Content starts

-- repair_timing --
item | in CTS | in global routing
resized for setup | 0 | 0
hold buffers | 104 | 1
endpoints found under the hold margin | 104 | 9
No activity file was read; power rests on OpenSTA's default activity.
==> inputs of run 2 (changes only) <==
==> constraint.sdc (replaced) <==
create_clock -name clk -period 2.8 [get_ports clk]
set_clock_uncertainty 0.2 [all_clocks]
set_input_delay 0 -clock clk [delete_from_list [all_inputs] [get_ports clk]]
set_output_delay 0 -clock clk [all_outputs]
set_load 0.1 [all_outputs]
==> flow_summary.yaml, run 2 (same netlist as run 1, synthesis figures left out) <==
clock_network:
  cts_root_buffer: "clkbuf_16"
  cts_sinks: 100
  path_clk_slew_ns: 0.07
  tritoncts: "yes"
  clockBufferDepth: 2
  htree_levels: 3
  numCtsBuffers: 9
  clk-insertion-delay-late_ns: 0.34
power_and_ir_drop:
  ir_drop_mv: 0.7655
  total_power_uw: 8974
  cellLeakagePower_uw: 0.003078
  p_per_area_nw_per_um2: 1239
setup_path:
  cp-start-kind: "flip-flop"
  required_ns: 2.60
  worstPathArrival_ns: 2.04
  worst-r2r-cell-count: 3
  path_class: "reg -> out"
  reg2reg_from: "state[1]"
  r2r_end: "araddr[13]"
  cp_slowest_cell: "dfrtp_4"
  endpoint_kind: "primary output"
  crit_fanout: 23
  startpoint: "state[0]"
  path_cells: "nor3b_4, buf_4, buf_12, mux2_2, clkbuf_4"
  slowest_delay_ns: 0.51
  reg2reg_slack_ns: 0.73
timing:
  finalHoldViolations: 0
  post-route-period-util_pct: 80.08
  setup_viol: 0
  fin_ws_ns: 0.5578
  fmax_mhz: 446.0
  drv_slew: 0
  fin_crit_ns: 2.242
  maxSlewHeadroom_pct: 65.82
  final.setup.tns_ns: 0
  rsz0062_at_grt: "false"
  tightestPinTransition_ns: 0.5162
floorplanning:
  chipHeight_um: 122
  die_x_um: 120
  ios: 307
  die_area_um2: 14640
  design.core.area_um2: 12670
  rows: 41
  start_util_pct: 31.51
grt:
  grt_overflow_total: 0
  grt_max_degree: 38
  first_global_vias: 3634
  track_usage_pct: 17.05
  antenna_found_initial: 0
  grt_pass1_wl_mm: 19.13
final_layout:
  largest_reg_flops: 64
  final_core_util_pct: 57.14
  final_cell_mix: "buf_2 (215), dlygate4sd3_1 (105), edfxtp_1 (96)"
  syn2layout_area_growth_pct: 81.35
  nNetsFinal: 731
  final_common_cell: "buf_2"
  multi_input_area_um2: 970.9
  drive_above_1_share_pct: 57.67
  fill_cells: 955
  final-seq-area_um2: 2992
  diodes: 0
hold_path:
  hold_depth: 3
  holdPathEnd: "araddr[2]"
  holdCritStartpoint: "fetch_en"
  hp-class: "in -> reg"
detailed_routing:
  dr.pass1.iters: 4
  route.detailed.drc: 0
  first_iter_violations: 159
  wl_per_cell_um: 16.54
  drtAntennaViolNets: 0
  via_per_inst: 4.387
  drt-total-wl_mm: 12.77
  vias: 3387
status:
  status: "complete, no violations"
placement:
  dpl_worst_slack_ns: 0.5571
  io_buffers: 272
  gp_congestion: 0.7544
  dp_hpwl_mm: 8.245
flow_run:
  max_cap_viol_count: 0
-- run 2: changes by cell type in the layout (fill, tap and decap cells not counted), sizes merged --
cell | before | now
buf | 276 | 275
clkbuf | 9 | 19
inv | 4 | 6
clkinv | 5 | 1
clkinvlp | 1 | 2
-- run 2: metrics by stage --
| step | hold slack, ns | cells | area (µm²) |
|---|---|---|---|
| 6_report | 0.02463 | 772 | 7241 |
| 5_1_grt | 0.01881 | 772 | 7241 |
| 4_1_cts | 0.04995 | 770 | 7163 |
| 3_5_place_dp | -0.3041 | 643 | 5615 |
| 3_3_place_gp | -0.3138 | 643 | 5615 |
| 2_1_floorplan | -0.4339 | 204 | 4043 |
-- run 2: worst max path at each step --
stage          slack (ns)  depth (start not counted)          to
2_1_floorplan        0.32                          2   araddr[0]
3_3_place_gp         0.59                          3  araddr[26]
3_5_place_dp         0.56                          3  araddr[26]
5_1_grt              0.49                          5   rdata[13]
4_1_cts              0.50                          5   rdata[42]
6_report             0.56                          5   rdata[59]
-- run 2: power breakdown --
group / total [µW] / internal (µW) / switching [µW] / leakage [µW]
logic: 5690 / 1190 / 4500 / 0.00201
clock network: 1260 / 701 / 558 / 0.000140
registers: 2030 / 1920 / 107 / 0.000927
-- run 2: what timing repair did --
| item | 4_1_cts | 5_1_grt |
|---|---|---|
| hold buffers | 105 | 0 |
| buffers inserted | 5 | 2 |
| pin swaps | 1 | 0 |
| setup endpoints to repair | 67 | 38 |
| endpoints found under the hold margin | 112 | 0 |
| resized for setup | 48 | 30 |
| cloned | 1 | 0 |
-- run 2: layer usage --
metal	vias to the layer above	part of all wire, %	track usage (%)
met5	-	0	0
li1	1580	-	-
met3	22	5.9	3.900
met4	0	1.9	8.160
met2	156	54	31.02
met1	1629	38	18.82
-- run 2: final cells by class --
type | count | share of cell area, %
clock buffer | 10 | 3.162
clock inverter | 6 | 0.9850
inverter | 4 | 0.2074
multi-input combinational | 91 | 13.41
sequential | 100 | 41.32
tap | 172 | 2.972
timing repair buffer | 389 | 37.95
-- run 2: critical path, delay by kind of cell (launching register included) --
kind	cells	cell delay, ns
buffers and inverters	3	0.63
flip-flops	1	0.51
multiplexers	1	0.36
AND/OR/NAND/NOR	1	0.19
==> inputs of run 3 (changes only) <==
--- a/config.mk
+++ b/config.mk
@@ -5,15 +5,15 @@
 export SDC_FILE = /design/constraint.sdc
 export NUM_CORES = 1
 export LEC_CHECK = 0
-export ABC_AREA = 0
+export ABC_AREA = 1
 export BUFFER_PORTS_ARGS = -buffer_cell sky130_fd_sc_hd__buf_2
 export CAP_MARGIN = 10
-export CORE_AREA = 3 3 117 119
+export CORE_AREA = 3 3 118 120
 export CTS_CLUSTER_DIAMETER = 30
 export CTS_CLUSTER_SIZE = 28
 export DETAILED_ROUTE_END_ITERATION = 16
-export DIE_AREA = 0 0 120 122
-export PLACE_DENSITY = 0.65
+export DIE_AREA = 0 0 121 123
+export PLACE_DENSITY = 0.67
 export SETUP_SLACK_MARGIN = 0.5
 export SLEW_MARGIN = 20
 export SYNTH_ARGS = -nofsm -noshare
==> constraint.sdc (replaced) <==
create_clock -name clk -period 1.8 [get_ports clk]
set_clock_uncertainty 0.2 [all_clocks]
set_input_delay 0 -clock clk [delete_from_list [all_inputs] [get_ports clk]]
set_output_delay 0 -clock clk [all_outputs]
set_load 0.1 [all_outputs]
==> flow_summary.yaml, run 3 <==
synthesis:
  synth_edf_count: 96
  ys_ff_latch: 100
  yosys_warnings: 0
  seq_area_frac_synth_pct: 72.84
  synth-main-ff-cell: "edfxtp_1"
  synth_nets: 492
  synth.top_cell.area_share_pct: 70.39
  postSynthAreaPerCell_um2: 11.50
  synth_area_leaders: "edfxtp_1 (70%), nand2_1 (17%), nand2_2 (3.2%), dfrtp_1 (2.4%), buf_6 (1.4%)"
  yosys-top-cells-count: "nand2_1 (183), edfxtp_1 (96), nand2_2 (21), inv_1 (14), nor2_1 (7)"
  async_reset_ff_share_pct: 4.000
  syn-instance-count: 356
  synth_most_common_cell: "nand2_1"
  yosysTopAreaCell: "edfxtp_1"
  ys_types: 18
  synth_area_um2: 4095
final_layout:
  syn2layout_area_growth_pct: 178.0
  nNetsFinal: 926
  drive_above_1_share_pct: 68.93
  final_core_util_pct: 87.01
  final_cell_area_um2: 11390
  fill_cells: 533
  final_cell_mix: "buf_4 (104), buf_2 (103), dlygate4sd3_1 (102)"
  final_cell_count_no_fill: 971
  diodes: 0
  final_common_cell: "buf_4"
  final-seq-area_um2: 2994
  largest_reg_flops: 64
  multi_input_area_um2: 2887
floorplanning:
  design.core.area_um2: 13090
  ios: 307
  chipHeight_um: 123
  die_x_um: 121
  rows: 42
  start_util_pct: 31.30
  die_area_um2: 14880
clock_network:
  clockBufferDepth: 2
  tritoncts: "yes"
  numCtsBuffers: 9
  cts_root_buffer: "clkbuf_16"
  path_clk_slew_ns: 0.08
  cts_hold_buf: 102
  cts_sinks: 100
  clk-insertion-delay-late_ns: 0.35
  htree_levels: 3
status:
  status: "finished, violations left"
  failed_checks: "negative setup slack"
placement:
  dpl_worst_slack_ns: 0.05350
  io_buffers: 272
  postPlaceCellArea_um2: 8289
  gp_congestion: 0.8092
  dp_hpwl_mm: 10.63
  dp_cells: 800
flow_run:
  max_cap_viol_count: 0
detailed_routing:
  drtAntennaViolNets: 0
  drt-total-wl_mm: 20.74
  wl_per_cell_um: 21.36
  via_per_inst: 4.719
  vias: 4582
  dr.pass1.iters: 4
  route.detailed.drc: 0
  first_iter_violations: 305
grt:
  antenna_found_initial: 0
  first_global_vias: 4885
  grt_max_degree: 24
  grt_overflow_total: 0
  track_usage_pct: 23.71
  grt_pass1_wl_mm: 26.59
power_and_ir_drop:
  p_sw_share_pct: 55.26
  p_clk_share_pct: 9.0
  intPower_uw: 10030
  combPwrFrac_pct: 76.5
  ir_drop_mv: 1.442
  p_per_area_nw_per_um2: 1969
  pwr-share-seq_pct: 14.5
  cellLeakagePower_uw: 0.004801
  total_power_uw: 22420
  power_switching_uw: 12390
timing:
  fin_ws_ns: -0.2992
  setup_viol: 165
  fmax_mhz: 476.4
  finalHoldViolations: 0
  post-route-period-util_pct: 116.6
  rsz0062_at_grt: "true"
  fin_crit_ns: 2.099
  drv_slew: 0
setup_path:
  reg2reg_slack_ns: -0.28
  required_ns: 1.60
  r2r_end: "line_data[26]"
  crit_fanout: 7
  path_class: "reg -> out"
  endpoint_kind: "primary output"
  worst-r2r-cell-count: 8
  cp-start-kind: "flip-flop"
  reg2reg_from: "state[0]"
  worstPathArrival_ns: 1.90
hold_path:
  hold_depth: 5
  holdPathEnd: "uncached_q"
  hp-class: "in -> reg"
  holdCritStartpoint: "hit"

Content ends

Copy each line above where "changes" appears.

- Final answer -
==> inputs of run 2 (changes only) <==
-- run 2: changes by cell type in the layout (fill, tap and decap cells not counted), sizes merged --
==> inputs of run 3 (changes only) <==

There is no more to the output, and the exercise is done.